## What to produce
Return the records that follow, matching each one exactly.

## Materials provided
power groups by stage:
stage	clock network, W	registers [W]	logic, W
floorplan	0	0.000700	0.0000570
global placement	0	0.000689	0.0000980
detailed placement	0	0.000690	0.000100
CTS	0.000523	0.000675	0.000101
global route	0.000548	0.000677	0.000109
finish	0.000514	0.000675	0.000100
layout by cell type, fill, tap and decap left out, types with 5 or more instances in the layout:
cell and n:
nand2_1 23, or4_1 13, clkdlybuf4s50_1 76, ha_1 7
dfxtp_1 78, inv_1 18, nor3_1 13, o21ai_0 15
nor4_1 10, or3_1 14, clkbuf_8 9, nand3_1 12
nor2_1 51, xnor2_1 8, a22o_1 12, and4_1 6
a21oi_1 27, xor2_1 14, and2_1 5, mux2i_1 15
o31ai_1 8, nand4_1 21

## Result of the exercise
power groups by stage:
stage	clock network, W	registers [W]	logic, W
floorplan	0	0.000700	0.0000570
global placement	0	0.000689	0.0000980
detailed placement	0	0.000690	0.000100
CTS	0.000523	0.000675	0.000101
global route	0.000548	0.000677	0.000109
finish	0.000514	0.000675	0.000100
layout by cell type, fill, tap and decap left out, types with 5 or more instances in the layout:
cell and n:
nand2_1 23, or4_1 13, clkdlybuf4s50_1 76, ha_1 7
dfxtp_1 78, inv_1 18, nor3_1 13, o21ai_0 15
nor4_1 10, or3_1 14, clkbuf_8 9, nand3_1 12
nor2_1 51, xnor2_1 8, a22o_1 12, and4_1 6
a21oi_1 27, xor2_1 14, and2_1 5, mux2i_1 15
o31ai_1 8, nand4_1 21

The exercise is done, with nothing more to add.